Presentation Authors: Ahmet Sahan, Asgar Garayev, Berkan Simsek, Cengiz Canakcı, Bilal Eryildirim, Yiloren Tanidir*, Istanbul, Turkey
Introduction: Upper calyx access in percutaneous nephrolithotomy (PCNL) is an effective route to achieve access to the whole collecting system in complex kidney stone case or in high stone burden. However, it is less preferred or underutilized due to the previously reported high complication rates. Some studies suggest ultrasound to be superior in access upper calyx access. Present study compares the safety and efficiency of ultrasonography-guided versus fluoroscopy-guided upper calyx access in PCNL
Methods: In total, all consecutive PCNL cases in two different institutions were reviewed from 2015 to 2017. Patients with solitary upper calyx access were enrolled into the study. In total 143 patients were recruited into the study. Patients were divided into two groups according to the coupling imaging in access: fluoroscopy-guided (institution A) (n=85) and ultrasonography-guided (institution B) (n=58). Preoperative patients and stone demographics, and complication rates are compared (Table 1-2).

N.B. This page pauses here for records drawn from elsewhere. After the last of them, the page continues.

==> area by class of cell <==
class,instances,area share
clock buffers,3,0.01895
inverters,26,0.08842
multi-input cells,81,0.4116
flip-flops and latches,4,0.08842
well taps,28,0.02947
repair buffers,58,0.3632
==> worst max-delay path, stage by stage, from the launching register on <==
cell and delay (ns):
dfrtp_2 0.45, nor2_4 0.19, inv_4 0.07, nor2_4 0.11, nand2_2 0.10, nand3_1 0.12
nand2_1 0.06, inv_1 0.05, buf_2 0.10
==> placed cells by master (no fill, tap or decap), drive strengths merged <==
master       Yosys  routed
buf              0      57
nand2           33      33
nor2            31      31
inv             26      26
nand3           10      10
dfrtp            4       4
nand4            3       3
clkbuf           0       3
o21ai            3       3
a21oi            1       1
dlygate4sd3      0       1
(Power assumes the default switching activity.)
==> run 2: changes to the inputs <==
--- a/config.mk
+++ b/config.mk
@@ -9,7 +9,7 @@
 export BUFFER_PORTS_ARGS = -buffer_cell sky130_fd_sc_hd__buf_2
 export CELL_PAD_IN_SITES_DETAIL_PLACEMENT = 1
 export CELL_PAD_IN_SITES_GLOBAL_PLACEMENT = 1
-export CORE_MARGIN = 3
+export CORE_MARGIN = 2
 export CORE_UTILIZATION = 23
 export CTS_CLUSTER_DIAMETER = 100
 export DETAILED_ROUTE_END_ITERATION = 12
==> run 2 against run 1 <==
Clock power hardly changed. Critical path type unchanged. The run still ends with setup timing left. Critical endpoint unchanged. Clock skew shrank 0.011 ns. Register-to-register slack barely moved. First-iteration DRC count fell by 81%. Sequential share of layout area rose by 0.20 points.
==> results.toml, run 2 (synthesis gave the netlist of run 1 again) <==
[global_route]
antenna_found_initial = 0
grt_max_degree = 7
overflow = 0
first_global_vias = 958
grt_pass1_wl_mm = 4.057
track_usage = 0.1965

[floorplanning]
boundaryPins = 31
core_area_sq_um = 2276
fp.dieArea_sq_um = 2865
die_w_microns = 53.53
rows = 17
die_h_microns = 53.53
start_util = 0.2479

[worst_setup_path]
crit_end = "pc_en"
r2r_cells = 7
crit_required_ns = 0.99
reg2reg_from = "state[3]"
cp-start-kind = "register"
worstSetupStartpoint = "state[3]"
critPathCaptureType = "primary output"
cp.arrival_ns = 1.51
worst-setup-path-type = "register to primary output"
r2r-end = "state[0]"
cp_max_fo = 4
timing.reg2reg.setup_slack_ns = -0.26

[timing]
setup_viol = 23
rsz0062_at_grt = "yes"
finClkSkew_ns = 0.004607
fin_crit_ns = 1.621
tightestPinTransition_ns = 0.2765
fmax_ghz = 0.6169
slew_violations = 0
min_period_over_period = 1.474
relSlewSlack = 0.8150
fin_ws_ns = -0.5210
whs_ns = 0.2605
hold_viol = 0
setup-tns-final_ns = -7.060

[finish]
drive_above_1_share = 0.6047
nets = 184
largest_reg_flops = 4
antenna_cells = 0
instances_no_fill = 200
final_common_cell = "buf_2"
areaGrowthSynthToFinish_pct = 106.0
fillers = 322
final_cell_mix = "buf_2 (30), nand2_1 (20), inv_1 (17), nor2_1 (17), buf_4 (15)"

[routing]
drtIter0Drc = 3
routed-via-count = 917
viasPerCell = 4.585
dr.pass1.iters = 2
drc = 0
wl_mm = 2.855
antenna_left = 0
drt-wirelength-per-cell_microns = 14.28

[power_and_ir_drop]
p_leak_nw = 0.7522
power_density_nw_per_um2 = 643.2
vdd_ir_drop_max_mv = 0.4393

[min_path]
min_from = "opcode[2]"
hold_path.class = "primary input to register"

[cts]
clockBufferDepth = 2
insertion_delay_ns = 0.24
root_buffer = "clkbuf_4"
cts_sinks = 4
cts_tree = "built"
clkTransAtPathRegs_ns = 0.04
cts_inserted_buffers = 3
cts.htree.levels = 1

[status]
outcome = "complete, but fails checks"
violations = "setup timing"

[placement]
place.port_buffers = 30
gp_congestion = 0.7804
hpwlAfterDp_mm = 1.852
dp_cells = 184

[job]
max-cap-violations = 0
[src/rtl/alu_pkg.sv]
// Shared definitions for the 16-bit datapath ALU and its built-in self-test:
// op encodings, LFSR/MISR polynomials and the BIST state type.
package alu_pkg;

   localparam logic [2:0] OP_ROL = 3'd0;
   localparam logic [2:0] OP_SLL = 3'd1;
   localparam logic [2:0] OP_ROR = 3'd2;
   localparam logic [2:0] OP_SRA = 3'd3;
   localparam logic [2:0] OP_ADD = 3'd4;
   localparam logic [2:0] OP_OR  = 3'd5;
   localparam logic [2:0] OP_XOR = 3'd6;
   localparam logic [2:0] OP_AND = 3'd7;

   localparam logic [15:0] LFSR_MASK = 16'hB400;
   localparam logic [15:0] MISR_POLY = 16'h100B;

   typedef enum logic [1:0] {
      IDLE = 2'd0,
      RUN  = 2'd1,
      DONE = 2'd2
   } bist_state_t;

   // Galois right-shift step
   function automatic logic [15:0] lfsr_step(input logic [15:0] x);
      return {1'b0, x[15:1]} ^ (x[0] ? LFSR_MASK : 16'h0000);
   endfunction

   function automatic logic [15:0] misr_step(input logic [15:0] s, input logic [15:0] r);
      return ({s[14:0], 1'b0} ^ (s[15] ? MISR_POLY : 16'h0000)) ^ r;
   endfunction

endpackage

[src/rtl/alu_bist_lfsr16.sv]
// 16-bit Galois LFSR; q_next exposes the value the register takes at the
// next edge so the caller can register it alongside without a cycle of lag.
module lfsr16
   import alu_pkg::*;
#(
   parameter logic [15:0] SEED = 16'h0001
) (
   input  logic        clk,
   input  logic        rst_n,
   input  logic        load,
   input  logic        step,
   output logic [15:0] q_next
);

   logic [15:0] q;

   always_comb begin
      q_next = q;
      if (load)
         q_next = SEED;
      else if (step)
         q_next = lfsr_step(q);
   end

   always_ff @(posedge clk or negedge rst_n) begin
      if (!rst_n)
         q <= SEED;
      else
         q <= q_next;
   end

endmodule

[src/rtl/alu_bist.sv]
// ALU built-in self-test: streams LFSR operand vectors into the ALU, one per
// cycle, and folds the responses into a MISR compared against a golden value.
module alu_bist
   import alu_pkg::*;
#(
   parameter int unsigned NUM_VEC = 256,
   parameter logic [15:0] SEED_A  = 16'hACE1,
   parameter logic [15:0] SEED_B  = 16'h1234,
   parameter logic [15:0] EXP_SIG = 16'h0000
) (
   input  logic        clk,
   input  logic        rst_n,
   input  logic        start,
   output logic        busy,
   output logic        done,
   output logic        pass,
   output logic [15:0] sig,
   output logic [15:0] alu_a,
   output logic [15:0] alu_b,
   output logic        alu_cin,
   output logic [2:0]  alu_op,
   output logic        alu_invA,
   output logic        alu_invB,
   output logic        alu_sign,
   input  logic [15:0] alu_out,
   input  logic        alu_ofl,
   input  logic        alu_zero
);

   bist_state_t state;
   logic [15:0] v;
   logic [15:0] v_inc;
   logic [15:0] lfsr_a_next;
   logic [15:0] lfsr_b_next;
   logic [15:0] resp;
   logic [15:0] sig_next;
   logic        last;
   logic        launch;
   logic        step;

   assign v_inc  = v + 16'd1;
   assign last   = (v == 16'(NUM_VEC - 1));
   assign launch = start && (state != RUN);
   assign step   = (state == RUN) && !last;

   // overflow is only meaningful for ADD; other ops leave it undefined
   assign resp     = alu_out ^ {14'b0, alu_ofl & (alu_op == OP_ADD), alu_zero};
   assign sig_next = misr_step(sig, resp);

   lfsr16 #(.SEED(SEED_A)) u_lfsr_a (
      .clk    (clk),
      .rst_n  (rst_n),
      .load   (launch),
      .step   (step),
      .q_next (lfsr_a_next)
   );

   lfsr16 #(.SEED(SEED_B)) u_lfsr_b (
      .clk    (clk),
      .rst_n  (rst_n),
      .load   (launch),
      .step   (step),
      .q_next (lfsr_b_next)
   );

   always_ff @(posedge clk or negedge rst_n) begin
      if (!rst_n) begin
         state    <= IDLE;
         busy     <= 1'b0;
         done     <= 1'b0;
         pass     <= 1'b0;
         sig      <= 16'h0000;
         v        <= 16'h0000;
         alu_a    <= 16'h0000;
         alu_b    <= 16'h0000;
         {alu_sign, alu_invB, alu_invA, alu_cin, alu_op} <= 7'd0;
      end else begin
         case (state)
            IDLE, DONE: begin
               if (start) begin
                  state <= RUN;
                  busy  <= 1'b1;
                  done  <= 1'b0;
                  pass  <= 1'b0;
                  sig   <= 16'h0000;
                  v     <= 16'h0000;
                  alu_a <= lfsr_a_next;
                  alu_b <= lfsr_b_next;
                  {alu_sign, alu_invB, alu_invA, alu_cin, alu_op} <= 7'd0;
               end
            end
            RUN: begin
               sig <= sig_next;
               if (last) begin
                  state <= DONE;
                  busy  <= 1'b0;
                  done  <= 1'b1;
                  pass  <= (sig_next == EXP_SIG);
                  alu_a <= 16'h0000;
                  alu_b <= 16'h0000;
                  {alu_sign, alu_invB, alu_invA, alu_cin, alu_op} <= 7'd0;
               end else begin
                  v     <= v_inc;
                  alu_a <= lfsr_a_next;
                  alu_b <= lfsr_b_next;
                  // control fields are the low bits of the vector index
                  {alu_sign, alu_invB, alu_invA, alu_cin, alu_op} <= v_inc[6:0];
               end
            end
            default: begin
               state <= IDLE;
               busy  <= 1'b0;
               done  <= 1'b0;
            end
         endcase
      end
   end

endmodule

Results: Patients and stone characteristics were almost similar in each group (Table 1). However, the stone density was higher in group 1 and they also had high number of multiple stone cases. Both groups complications rates were similar according to the modified Clavien-Dindo Grading System (p>0.05). Fluoroscopy-guided PCNL was similar to ultrasonography-guided PCNL in terms of pleural invasion (9.4 % vs 5.2%), blood transfusion (8.2% vs 12.1%), extravasation requiring DJ insertion (4.7% vs 3.4%) and urinary tract infection ((14.1 % vs 15.5 %) (p>0.05). Fluoroscopy was also used in the control of residual stones in ultrasonography-guided PCNL cases, but the duration of total fluoroscopy and duration of operation were significantly shorter in group 2.
Conclusions: The complications rates in ultrasound coupled PCNL is not better than the ones in fluoroscopy-guided. However, operation time gets shorter and fluoroscopy use decreases with similar stone free rates in ultrasonography-guided PCNL.